One customer—a Seattle-area hospital—just started deploying Meru to better manage airspace and institute quality-of-service for voice. “Our first round of [UMA] is simply to gain coverage in the depths of our building without [requiring] more infrastructure and antennas [for femtocells],” said the hospital’s senior director of enterprise architecture. “Many of our buildings have little to no cellular coverage inside due to construction layouts and material.”


“We are hoping [that UMA will] allow us to continue our push to a single device for phone, pager, and mobile data services—removing the Batman belts,” he said. Eventually, the hospital hopes also to use a platform like Microsoft Office Communications Server or BlackBerry Mobile Voice System to provide a richer converged communication experience that spans both fixed and mobile devices.

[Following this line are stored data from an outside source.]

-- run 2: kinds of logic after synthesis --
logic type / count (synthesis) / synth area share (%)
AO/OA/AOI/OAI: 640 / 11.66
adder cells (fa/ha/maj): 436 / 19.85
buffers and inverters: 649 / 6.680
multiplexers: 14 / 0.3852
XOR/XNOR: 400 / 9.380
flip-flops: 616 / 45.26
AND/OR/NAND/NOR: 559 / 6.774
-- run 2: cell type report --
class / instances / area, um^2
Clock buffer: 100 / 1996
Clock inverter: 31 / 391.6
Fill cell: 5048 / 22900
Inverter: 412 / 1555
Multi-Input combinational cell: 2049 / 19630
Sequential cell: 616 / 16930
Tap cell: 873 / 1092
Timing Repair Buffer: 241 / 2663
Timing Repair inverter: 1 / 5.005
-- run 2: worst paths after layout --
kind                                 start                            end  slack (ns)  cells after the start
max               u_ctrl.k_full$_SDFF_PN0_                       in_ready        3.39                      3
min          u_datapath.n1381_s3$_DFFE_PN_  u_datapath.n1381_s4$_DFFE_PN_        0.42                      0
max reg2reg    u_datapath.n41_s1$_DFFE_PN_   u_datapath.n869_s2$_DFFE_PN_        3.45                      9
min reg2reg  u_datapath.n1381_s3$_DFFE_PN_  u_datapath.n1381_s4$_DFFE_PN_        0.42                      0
Source: an optimization exercise on an open RTL-to-GDS flow (aim: small area and a short achievable clock period). Production flows keep margins and buffers that such runs may drop. Only simulation tests tie the RTL to the original design; equivalence was not proved.

### flow/config.mk
export PLATFORM = sky130hd
export DESIGN_NAME = my_iir_tran_core
export DESIGN_NICKNAME = my_iir_tran_core
export VERILOG_FILES = /design/flow/design.v
export SDC_FILE = /design/flow/constraint.sdc
export NUM_CORES = 4
export LEC_CHECK = 0
export CAP_MARGIN = 20
export CORE_MARGIN = 2
export CORE_UTILIZATION = 40
export SLEW_MARGIN = 20
### flow/run.sh
#!/bin/bash
# synth_recipe.tcl (not shown) runs the flow's synth.tcl, then flattens the netlist and writes it again
# the make line also repeats each setting of config.mk as NAME=value (left out here)
make -C /OpenROAD-flow-scripts/flow DESIGN_CONFIG=/design/flow/config.mk WORK_HOME=/design/flow/orfs CLKGATE_MAP_FILE= SYNTH_SCRIPT=/design/flow/synth_recipe.tcl finish
Background: an optimization exercise with open tools, aiming at small area and a short achievable clock period. Do not read the settings as production practice.
The RTL was checked by simulation tests, not by an equivalence proof against the original design.
Power is estimated from default activity; no workload was simulated.

--- config.mk ---
export PLATFORM = sky130hd
export DESIGN_NAME = mm_top
export DESIGN_NICKNAME = mm_top
export VERILOG_FILES = /design/flow/design.v
export SDC_FILE = /design/flow/constraint.sdc
export NUM_CORES = 4
export LEC_CHECK = 0
export ABC_CLOCK_PERIOD_IN_PS = 4000
export CAP_MARGIN = 20
export CORE_MARGIN = 2
export CORE_UTILIZATION = 60
export CTS_CLUSTER_DIAMETER = 120
export CTS_CLUSTER_SIZE = 28
export GPL_TIMING_DRIVEN = 0
export PLACE_DENSITY = 0.7
export SETUP_SLACK_MARGIN = 4.55
export SLEW_MARGIN = 20
export SYNTH_HIERARCHICAL = 1
--- constraint.sdc ---
create_clock -name core_clock -period 8.0 [get_ports {clk}]
set_input_delay 1.6000 -clock core_clock [delete_from_list [all_inputs] [get_ports {clk}]]
set_output_delay 1.6000 -clock core_clock [all_outputs]
set_load 0.01 [all_outputs]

In fact, UMA is just one way to tap FMC benefits—alternatives include enterprise-centric solutions based on internal PBXs (e.g., Avaya, Cisco) and FMC appliances (e.g., Agito, Divitas). But no matter how you approach it, convergence makes business sense.


“The number of mobile-phone-only users in enterprises is expected to increase six-fold over the next four years,” said Gartner analyst Phillip Redman. “Enterprises need to start looking for ways to increase the efficiency and mitigate the costs of their voice communication infrastructures. One effective way of doing this is to combine in-building wireless voice with external cellular services.”


Lisa Phifer owns Core Competence, a consulting firm focused on business use of emerging network and security technologies. A 27-year networking industry veteran, Lisa has been involved in the design, implementation, and testing of wireless products and services since 1996.